● RECORDS FOR THE TASK:
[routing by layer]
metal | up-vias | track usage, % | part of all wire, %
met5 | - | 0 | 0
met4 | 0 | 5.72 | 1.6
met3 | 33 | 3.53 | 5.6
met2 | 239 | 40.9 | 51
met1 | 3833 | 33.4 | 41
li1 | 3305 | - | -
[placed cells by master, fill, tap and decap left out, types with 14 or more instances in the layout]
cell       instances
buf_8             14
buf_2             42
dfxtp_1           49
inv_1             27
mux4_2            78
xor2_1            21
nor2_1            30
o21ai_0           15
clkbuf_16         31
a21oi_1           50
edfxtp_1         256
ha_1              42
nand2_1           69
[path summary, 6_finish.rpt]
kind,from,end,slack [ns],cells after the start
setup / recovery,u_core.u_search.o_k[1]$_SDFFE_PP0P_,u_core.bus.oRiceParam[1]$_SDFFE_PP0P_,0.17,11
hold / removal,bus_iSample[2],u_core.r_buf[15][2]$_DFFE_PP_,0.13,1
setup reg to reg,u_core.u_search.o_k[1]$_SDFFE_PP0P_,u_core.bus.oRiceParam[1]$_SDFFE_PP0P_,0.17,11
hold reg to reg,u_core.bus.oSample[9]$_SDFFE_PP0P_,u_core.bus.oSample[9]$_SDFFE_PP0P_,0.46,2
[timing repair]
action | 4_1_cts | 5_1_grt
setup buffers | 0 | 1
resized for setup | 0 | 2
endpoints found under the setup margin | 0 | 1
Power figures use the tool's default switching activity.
### src/rtl/regfile_mp.sv
// regfile_mp: parametrised multi-port integer register file for the decode stage.
// Synchronous writes on NWR ports, combinational reads on NRD ports with
// same-cycle write-through bypass; register 0 reads as zero.
// Optional feature: define REGFILE_SCOREBOARD_EN to build a per-register busy
// vector that flags reads of registers with an outstanding producer.
// No valid/ready handshakes here: every port is sampled or driven every cycle,
// a write is qualified only by its wr_en bit and alloc only by alloc_en.
module regfile_mp #(
   parameter  int XLEN = 32,
   parameter  int NREG = 32,
   parameter  int NRD  = 2,
   parameter  int NWR  = 1,
   localparam int AW   = $clog2(NREG)
) (
   input  logic                clk,
   input  logic                rst,
   input  logic [NRD*AW-1:0]   rd_addr,
   output logic [NRD*XLEN-1:0] rd_data,
   input  logic [NWR-1:0]      wr_en,
   input  logic [NWR*AW-1:0]   wr_addr,
   input  logic [NWR*XLEN-1:0] wr_data,
   input  logic                alloc_en,
   input  logic [AW-1:0]       alloc_addr,
   output logic [NRD-1:0]      rd_busy
);

   logic [XLEN-1:0] regs [NREG];
   logic [AW-1:0]   wa   [NWR];
   logic [XLEN-1:0] wd   [NWR];
   logic [AW-1:0]   ra   [NRD];
   logic [NRD-1:0]  rd_hit;

   for (genvar j = 0; j < NWR; j++) begin : g_wr_unpack
      assign wa[j] = wr_addr[j*AW +: AW];
      assign wd[j] = wr_data[j*XLEN +: XLEN];
   end

   for (genvar k = 0; k < NRD; k++) begin : g_rd_unpack
      assign ra[k] = rd_addr[k*AW +: AW];
   end

   // Storage: clear on reset, then apply write ports in index order so the
   // highest-index port wins a same-address collision. Register 0 is never written.
   always_ff @(posedge clk or posedge rst) begin
      if (rst) begin
         for (int i = 0; i < NREG; i++) begin
            regs[i] <= '0;
         end
      end else begin
         for (int j = 0; j < NWR; j++) begin
            if (wr_en[j] && (wa[j] != '0)) begin
               regs[wa[j]] <= wd[j];
            end
         end
      end
   end

   for (genvar k = 0; k < NRD; k++) begin : g_rd
      logic [XLEN-1:0] rd_val;
      logic            hit;

      // Read mux: stored value, overridden by any same-cycle write to the
      // same address (last port wins), forced to zero for x0 and during reset.
      always_comb begin
         rd_val = regs[ra[k]];
         hit    = 1'b0;
         for (int j = 0; j < NWR; j++) begin
            if (wr_en[j] && (wa[j] == ra[k])) begin
               rd_val = wd[j];
               hit    = 1'b1;
            end
         end
         if (rst || (ra[k] == '0)) begin
            rd_val = '0;
         end
      end

      assign rd_data[k*XLEN +: XLEN] = rd_val;
      assign rd_hit[k]               = hit;
   end

`ifdef REGFILE_SCOREBOARD_EN
   logic [NREG-1:0] busy;

   // Busy vector: committed writes clear, alloc sets afterwards so a new
   // producer allocated in the same cycle supersedes the retiring one.
   always_ff @(posedge clk or posedge rst) begin
      if (rst) begin
         busy <= '0;
      end else begin
         for (int j = 0; j < NWR; j++) begin
            if (wr_en[j] && (wa[j] != '0)) begin
               busy[wa[j]] <= 1'b0;
            end
         end
         if (alloc_en && (alloc_addr != '0)) begin
            busy[alloc_addr] <= 1'b1;
         end
      end
   end

   for (genvar k = 0; k < NRD; k++) begin : g_busy
      // A bypassed read already carries the new value, so it is not busy.
      assign rd_busy[k] = busy[ra[k]] & ~rd_hit[k];
   end
`else
   logic unused_sb;

   // Scoreboard absent: alloc inputs and bypass hits have no consumer.
   assign unused_sb = ^{alloc_en, alloc_addr, rd_hit};
   assign rd_busy   = '0;
`endif

endmodule
**config.mk**
```make
export PLATFORM = sky130hd
export DESIGN_NAME = scan_addr_gen
export DESIGN_NICKNAME = d
export VERILOG_FILES = /design/src/rtl/scan_addr_gen.sv
export SDC_FILE = /design/constraint.sdc
export NUM_CORES = 1
export LEC_CHECK = 0
export CAP_MARGIN = 20
export CORE_ASPECT_RATIO = 0.6
export CORE_MARGIN = 3
export CORE_UTILIZATION = 50
export CTS_CLUSTER_DIAMETER = 150
export CTS_CLUSTER_SIZE = 14
export DETAILED_ROUTE_END_ITERATION = 16
export PLACE_DENSITY = 0.74
export SETUP_SLACK_MARGIN = 0.3
export SYNTH_ARGS = -nofsm -noshare
export SYNTH_HDL_FRONTEND = slang
export SYNTH_SLANG_ARGS = --single-unit
```
**constraint.sdc**
```tcl
create_clock -name clk -period 2.05 [get_ports clk]
set_input_delay 0.3075 -clock clk [delete_from_list [all_inputs] [get_ports clk]]
set_output_delay 0.3075 -clock clk [all_outputs]
set_load 0.01 [all_outputs]
```
**src/rtl/scan_addr_gen.sv**
```systemverilog
// Scan address generator for a 6-to-64 line decoder: walks a latched window
// first..last (mod 64), holding each index for dwell+1 cycles, single-pass or continuous.
module scan_addr_gen #(
  parameter int DWELL_W = 4
) (
  input  logic               clk,
  input  logic               rst_n,
  input  logic               start,
  input  logic               stop,
  input  logic               hold,
  input  logic               cont,
  input  logic [5:0]         first,
  input  logic [5:0]         last,
  input  logic [DWELL_W-1:0] dwell,
  output logic [5:0]         addr_out,
  output logic               dec_en,
  output logic               line_strobe,
  output logic               busy,
  output logic               done
);

  typedef enum logic [1:0] {IDLE = 2'd0, SCAN = 2'd1, DONE = 2'd2} state_t;

  state_t             state_reg, state_next;
  logic [5:0]         first_reg, last_reg;
  logic [DWELL_W-1:0] dwell_reg;
  logic               cont_reg;
  logic [DWELL_W-1:0] cnt_reg, cnt_next;
  logic [5:0]         addr_reg, addr_next;
  logic               dec_en_reg, dec_en_next;
  logic               strobe_reg, strobe_next;
  logic               busy_reg, busy_next;
  logic               done_reg, done_next;

  logic go;
  logic index_end;
  logic at_last;

  assign go        = (state_reg == IDLE) && start && !stop;
  assign index_end = !hold && (cnt_reg == dwell_reg);
  assign at_last   = (addr_reg == last_reg);

  // State register
  always_ff @(posedge clk or negedge rst_n) begin
    if (!rst_n) state_reg <= IDLE;
    else        state_reg <= state_next;
  end

  // Next-state logic
  always_comb begin
    state_next = state_reg;
    case (state_reg)
      IDLE: if (go) state_next = SCAN;
      SCAN: begin
        if (stop)                                     state_next = IDLE;
        else if (index_end && at_last && !cont_reg)   state_next = DONE;
      end
      DONE:    state_next = IDLE;
      default: state_next = IDLE;
    endcase
  end

  // Output and datapath next values; every output is registered below
  always_comb begin
    addr_next   = addr_reg;
    cnt_next    = cnt_reg;
    dec_en_next = 1'b0;
    strobe_next = 1'b0;
    done_next   = 1'b0;
    busy_next   = (state_next != IDLE);
    case (state_reg)
      IDLE: begin
        addr_next = 6'd0;
        cnt_next  = '0;
        if (go) begin
          addr_next   = first;
          dec_en_next = 1'b1;
          strobe_next = 1'b1;
        end
      end
      SCAN: begin
        if (stop) begin
          addr_next = 6'd0;
          cnt_next  = '0;
        end else if (hold) begin
          dec_en_next = 1'b1;
        end else if (index_end) begin
          cnt_next = '0;
          if (!at_last) begin
            addr_next   = addr_reg + 6'd1;
            dec_en_next = 1'b1;
            strobe_next = 1'b1;
          end else if (cont_reg) begin
            addr_next   = first_reg;
            dec_en_next = 1'b1;
            strobe_next = 1'b1;
          end else begin
            addr_next = 6'd0;
            done_next = 1'b1;
          end
        end else begin
          cnt_next    = cnt_reg + 1'b1;
          dec_en_next = 1'b1;
        end
      end
      DONE: begin
        addr_next = 6'd0;
        cnt_next  = '0;
      end
      default: begin
        addr_next = 6'd0;
        cnt_next  = '0;
      end
    endcase
  end

  always_ff @(posedge clk or negedge rst_n) begin
    if (!rst_n) begin
      addr_reg   <= 6'd0;
      cnt_reg    <= '0;
      dec_en_reg <= 1'b0;
      strobe_reg <= 1'b0;
      busy_reg   <= 1'b0;
      done_reg   <= 1'b0;
    end else begin
      addr_reg   <= addr_next;
      cnt_reg    <= cnt_next;
      dec_en_reg <= dec_en_next;
      strobe_reg <= strobe_next;
      busy_reg   <= busy_next;
      done_reg   <= done_next;
    end
  end

  // Window fields are captured only on an accepted start
  always_ff @(posedge clk or negedge rst_n) begin
    if (!rst_n) begin
      first_reg <= 6'd0;
      last_reg  <= 6'd0;
      dwell_reg <= '0;
      cont_reg  <= 1'b0;
    end else if (go) begin
      first_reg <= first;
      last_reg  <= last;
      dwell_reg <= dwell;
      cont_reg  <= cont;
    end
  end

  assign addr_out    = addr_reg;
  assign dec_en      = dec_en_reg;
  assign line_strobe = strobe_reg;
  assign busy        = busy_reg;
  assign done        = done_reg;

endmodule

```
# Word-level counts from Yosys, hierarchy flattened
# Index checks and enable logic that the tools add are counted.
# classes
n_addsub	2
multipliers	0
div_mod_pow	0
magnitude_cmp	0
n_eq_ne	5
n_shift	0
n_mux	32
bitwise_logic	0
n_reduce_logical	11
# op_table
cell	n
2-to-1 mux 6 bit	6
2-to-1 mux 4 bit	4
2-to-1 mux 1 bit	15
one-hot mux 6 bit (2 select lines)	1
adder 6 x 1 -> 6 bit (second input constant)	1
equality test 6 bit	1
2-to-1 mux 2 bit	3
!= test 3 bit (second input constant)	2
logical AND 1 bit	5
adder 4 x 1 -> 4 bit (second input constant)	1
equality test 4 bit	1
one-hot mux 1 bit (2 select lines)	2
one-hot mux 2 bit (2 select lines)	1
zero test 1 bit	3
equality test 2 x 1 -> 1 bit (second input constant)	1
zero test 2 bit	1
AND reduction 2 bit	1
nonzero test 2 bit	1
# totals
register_bits	33
latchBits	0
ram_bits	0
mem_bits_ro	0
out_inout_bits	10
word_cells	61
mem_count	0

# Longest topological paths before layout
# logic_depth
depth_word	8
depth_mapped	6
ltp_nobuf	5

# Worst setup path after synthesis
# No wires, ideal clock.
# synth_timing
kind	flip-flop to flip-flop
start	reg addr_reg[0], in the netlist addr_out[0]
end	reg addr_reg[4], in the netlist addr_out[4]
arrival_time_ps	1633
required_time_ps	1951
setup_slack_ps	317
path_stages_with_launch	7
path_buffers	1
synth_period_minus_slack_ps	1733
cell_sequence	dfrtp_1 xnor2_2 nand4_4 or2_0 buf_2 a211o_1 a311oi_1
# synth_via
elab_chain_cells	6
word_cells_on_any_way	7
cone_classes	1 x add/sub; 1 x eq/ne; 5 x mux
# synth_rtl
item	line_no	text
start, declared	29	logic [5:0] addr_reg, addr_next;
start signal, assigned	126	addr_reg <= addr_next;
adder 6 x 1 -> 6 bit / equality test 6 bit (equally long branches)	90, 41	
2-to-1 mux 6 bit (*)	89	if (!at_last) begin
2-to-1 mux 6 bit (*)	87	end else if (index_end) begin
2-to-1 mux 6 bit (*)	85	end else if (hold) begin
2-to-1 mux 6 bit (*)	82	if (stop) begin
one-hot mux 6 bit (2 select lines) (*)	71	case (state_reg)
# Mark *: on every way between the ends. The rest lies on a longest branch, timed or not. The select of a mux whose other input is x is not followed.
# A chain may end at the register's enable or synchronous reset.

# Worst setup path after layout
# layout_timing
start	reg addr_reg[1], in the netlist addr_out[1]
end	reg addr_reg[5], in the netlist addr_out[5]
# The elaborated chain is that of the path after synthesis.

==> metrics.csv <==
metric,value,unit
dp.final_hpwl,2.826,mm
maxSlewHeadroom,71.65,%
critPathCapture,addr_out[5],
fin_area,0.002258,mm²
sw_frac_of_total,37.29,%
placedCellCount,245,
synth_cells,166,
synth_cell_types,31,
synth_edf_count,0,
worstPathArrival,1910,ps
pin_count,32,
avgSynthCellArea,9.685,µm²
instances_no_fill,262,
fillCellCount,214,
maxCapViolCount,0,
pwr_density_cell,1301,mW/mm²
irDropWorstVdd,0.0007511,V
synth_nets,190,
power_frac_comb,44.4,%
globalRouteOverflowTotal,0,
viasPerCell,5.431,
fin_skew,6.676,ps
antenna_cells,0,
syn_area,0.001608,mm²
clock_sinks,33,
p_switching,0.001095,W
core,0.002965,mm²
post-route-util,76.16,%
drive_gt1_share,20.91,%
critPathMaxFanout,5,
htreeDepth,2,
die_h,49.93,µm
rrSetupSlack,330,ps
setup_viol,0,
clock_latency,290,ps
synthFlopType,dfrtp_1,
dr.pass1.iters,4,
timing.fmax,0.5807,GHz
multi_input_area,792.0,µm²
gp_congestion,0.8447,
worstHoldPathType,in2async,
wl_per_cell,15.64,µm
ys_seq_area_share,51.36,%
critPathCaptureType,flop,
p_int,0.001842,W
clk_path_buf_depth,2,
r2r-end,addr_out[5],
die_area,0.003954,mm²
holdWs,419.3,ps
die_x,79.21,µm
crit_type,reg2reg,
postRouteAntennaNets,0,
hold_violations,0,
start_util,54.22,%
grtUsageTotal,22.43,%
period_share,84.00,%
async_flop_share,100.0,%
areaGrowthSynthToFinish,40.47,%
ff_latch_area,832.0,µm²
numCtsBuffers,5,
antenna_found_initial,0,
drcViolationCount,0,
fp-row-count,15,
required,2240,ps
yosysWarnings,0,
num-nets-final,244,
vias,1423,
cts_tree,built,
startpoint_type,flop,
leakagePower,1.055,nW
rsz0062_at_grt,yes,
grt_pass1_vias,1397,
clkPwrFrac,16.8,%
cts_hold_buf,0,
cts.clk_slew.worst_paths,70,ps
wl,4.097,mm
worstReg2RegStart,addr_out[1],
slew_viol_final,0,
postPlaceCellArea,0.002036,mm²
status,completed,
grt_pass1_wl,6.624,mm
seqPwrFrac,38.7,%
grt_max_degree,34,
synth_seq_cells,33,
setup_tns,0,ps
cts_root_buf,clkbuf_8,
drt-initial-drc-count,151,
crit_start,addr_out[1],
tightest_slew,425.3,ps
reg2regPathDepth,5,
io_buffer_count,31,
layout_min_cycle_time,1722,ps
==> cells in the final DEF, fill, tap and decap left out, types with 2 or more instances in the layout <==
master,instances
dfrtp_2,5
xnor2_2,5
nor3_1,8
clkdlybuf4s50_1,29
a21oi_1,3
dlymetal6s2s_1,2
dfrtp_1,28
xnor2_1,4
nand3_1,5
nand2_1,56
clkbuf_8,6
o221ai_1,3
buf_4,22
a311oi_1,2
o21ai_0,2
xor2_1,7
nor2_1,7
inv_1,4
ha_1,2
a211o_1,2
==> power by group through the flow <==
stage                     registers [W]  clock network (W)  logic, W
after floorplan                 0.00109                  0  0.000682
after global placement          0.00112                  0   0.00103
after detailed placement        0.00114                  0   0.00109
after CTS                       0.00113           0.000508   0.00114
after global routing            0.00117           0.000537   0.00142
final                           0.00114           0.000495   0.00131
==> layer usage <==
metal / share of wire, % / track usage [%] / up-vias
li1: - / - / 664
met1: 44 / 29.35 / 683
met2: 45 / 32.68 / 64
met3: 8.4 / 7.299 / 12
met4: 2.6 / 12.57 / 0
met5: 0 / 0 / -
==> final cells by class <==
type | count | share of cell area (%)
clock buffers | 7 | 3.823
multi-input cells | 123 | 35.07
repair buffers | 53 | 21.27
flip-flops and latches | 33 | 36.84
well taps | 42 | 2.327
inverters | 4 | 0.6648
==> timing repair <==
item | in CTS | in global routing
endpoints found under the setup margin | 11 | 7
setup buffers | 1 | 9
pin swaps | 1 | 3
gates resized for setup | 7 | 9
==> worst min-delay path by stage <==
| stage | start | endpoint | cells after the start |
|---|---|---|---|
| detailed placement | first_reg[3] | first_reg[3] | 2 |
| global route | rst_n | done | 2 |
| finish | rst_n | cnt_reg[0] | 2 |
| CTS | rst_n | busy | 2 |
| floorplan | rst_n | addr_out[0] | 0 |
| global placement | first_reg[2] | first_reg[2] | 2 |
==> critical path, stage by stage, from the launching register on <==
cell      delay (ps)
dfrtp_2          460
xnor2_1          210
nand2_2          130
or2_4            280
a211o_1          260
a311oi_1         270
==> metrics by stage <==
step / power, W / worst slack (ps)
after floorplan: 0.001776 / 317.1
after CTS: 0.002779 / 293.0
after global placement: 0.002156 / -201.7
after global routing: 0.003124 / 248.2
final: 0.002938 / 327.9
after detailed placement: 0.002225 / -121.5
==> cell usage after synthesis, types with 2 or more instances <==
master	instances	area (µm²)
xor2_1	7	61.31
xnor2_1	5	43.79
a211o_1	2	17.52
a21oi_1	3	15.01
inv_1	4	15.01
nor3_1	8	40.04
o31ai_1	2	15.01
nor2_1	7	26.28
o221ai_1	3	26.28
xnor2_2	4	65.06
o21ai_0	2	10.01
clkbuf_1	4	15.01
a311oi_1	3	26.28
dfrtp_1	33	825.8
buf_2	2	10.01
nand3_1	5	25.02
ha_1	2	25.02
nand2_1	57	214.0
==> cell families after synthesis <==
group	count (synthesis)	synth area share, %
simple gates	86	24.59
compound gates	19	9.417
flops	33	51.36
buf+inv	10	2.490
fa+ha+maj	2	1.556
xor+xnor	16	10.58
Power figures use the tool's default switching activity.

● TASK BRIEF:
Return every line of the listing that has the word "gates" in it.

● OUTPUT BELOW:
gates resized for setup | 7 | 9
simple gates	86	24.59
compound gates	19	9.417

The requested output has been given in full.